Fix ref-counting of Python objects
ClosedPublic

Authored by zturner on Oct 9 2015, 7:41 PM.

Details

Summary

PythonObjects were being incorrectly ref-counted. This problem was pervasive throughout the codebase, leading to an unknown number of memory leaks and potentially use-after-free.

The issue stems from the fact that Python native methods can either return "borrowed" references or "owned" references. For the former category, you *must* incref it prior to decrefing it. And for the latter category, you should not incref it before decrefing it. This is mostly an issue when a Python C API method returns a PyObject to you, but it can also happen with a method accepts a PyObject. Notably, this happens in PyList_SetItem, which is documented to "steal" the reference that you give it. So if you pass something to PyList_SetItem, you cannot hold onto it unless you incref it first. But since this is one of only two exceptions in the entire API, it's confusing and difficult to remember.

Our PythonObject class was indiscriminantely increfing every object it received, which means that if you passed it an owned reference, you now have a dangling reference since owned references should not be increfed. We were doing this in quite a few places.

There was also a fair amount of manual increfing and decrefing prevalent throughout the codebase, which is easy to get wrong.

This patch solves the problem by first changing the name of PythonObject to PyRef (so that it is clear from the name what this actually is), and then making any construction of a PyRef from a PyObject take a flag which indicates whether it is an owned reference or a borrowed reference. There is no way to construct a PyRef without this flag, and it does not offer a default value, forcing the user to make an explicit decision every time.

All manual uses of PyObject have been cleaned up throughout the codebase and replaced with PyRef.

Diff Detail

Event Timeline

zturner updated this revision to Diff 37018.Oct 9 2015, 7:41 PM
zturner retitled this revision from to Fix ref-counting of Python objects.
zturner updated this object.
zturner added a reviewer: clayborg.
zturner added a subscriber: lldb-commits.
zturner added inline comments.Oct 9 2015, 7:49 PM
source/Plugins/ScriptInterpreter/Python/PythonDataObjects.cpp
337 ↗(On Diff #37018)

Just to provide one example, here is an instance of a fixed memory leak.

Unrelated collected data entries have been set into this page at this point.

**config.mk**
```make
export PLATFORM = sky130hd
export DESIGN_NAME = pin_irq_cpu_clock_out_pin_boot_ctl
export DESIGN_NICKNAME = d
export VERILOG_FILES = /design/src/pin_ctl_pkg.sv /design/src/pin_boot_strap.sv /design/src/pin_irq_cpu_clock_out_pin_boot_ctl.sv /design/src/pin_sync_edge.sv
export VERILOG_INCLUDE_DIRS = /design/src /design/src/src
export SDC_FILE = /design/constraint.sdc
export NUM_CORES = 1
export LEC_CHECK = 0
export ABC_CLOCK_PERIOD_IN_PS = 3650
export CAP_MARGIN = 10
export CORE_MARGIN = 4
export CORE_UTILIZATION = 50
export DETAILED_ROUTE_END_ITERATION = 10
export DONT_BUFFER_PORTS = 1
export PLACE_DENSITY = 0.71
export SYNTH_ARGS = -nofsm -noshare
export SYNTH_HDL_FRONTEND = slang
export SYNTH_SLANG_ARGS = --single-unit
```
**constraint.sdc**
```tcl
create_clock -name mclk -period 3.65 [get_ports mclk]
set_clock_uncertainty 0.1 [all_clocks]
set_input_delay 0.5475 -clock mclk [delete_from_list [all_inputs] [get_ports mclk]]
set_output_delay 0.5475 -clock mclk [all_outputs]
set_load 0.005 [all_outputs]
```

PyLong_FromLongLong returns a new reference, not a borrowed one, but PythonObject::Reset would indiscriminately call Py_INCREF.

clayborg requested changes to this revision.Oct 12 2015, 10:18 AM
clayborg edited edge metadata.

See inlined comments.

source/Plugins/ScriptInterpreter/Python/PythonDataObjects.h
73–79 ↗(On Diff #37018)

It seems like we don't need an enum for this, this can just be a bool named "dont_incref" or some other name?

73–85 ↗(On Diff #37018)

Might be nicer to move into the PyRef class and just name these "Type" and "InitialValue"?

87 ↗(On Diff #37018)

Why did we need to rename PythonObject to PyRef? It can be done, but seems different from the the rest of the classes here. Everything else is spelled out, I would prefer this stay as PythonObject.

90–91 ↗(On Diff #37018)

indent is wrong here

192 ↗(On Diff #37018)

I really don't like these implicit conversions as they make for bad things that can happen. We already see issues with Reset as you mention above. I would rather just have a "PyObject *get() const;" method that we use to explicitly do this. It gets event worse when you already have an implicit bool operator...

206–211 ↗(On Diff #37018)

indent is wrong here

234–238 ↗(On Diff #37018)

indent is wrong here

258–261 ↗(On Diff #37018)

indent is wrong here

284–287 ↗(On Diff #37018)

indent is wrong here

304 ↗(On Diff #37018)

We should use "const PyRef &object" here instead of "PyObject *value". I know the old code used PyObject, but it is probably better to switch over.

306 ↗(On Diff #37018)

We should use "const PyRef &object" here instead of "PyObject *value". I know the old code used PyObject, but it is probably better to switch over.

source/Plugins/ScriptInterpreter/Python/ScriptInterpreterPython.cpp
183–201 ↗(On Diff #37018)

please move : to previous line and commas to the end.

This revision now requires changes to proceed.Oct 12 2015, 10:18 AM

Let me know what you think about my responses. Anything I didn't specifically call out I'll fix in the next version of the patch.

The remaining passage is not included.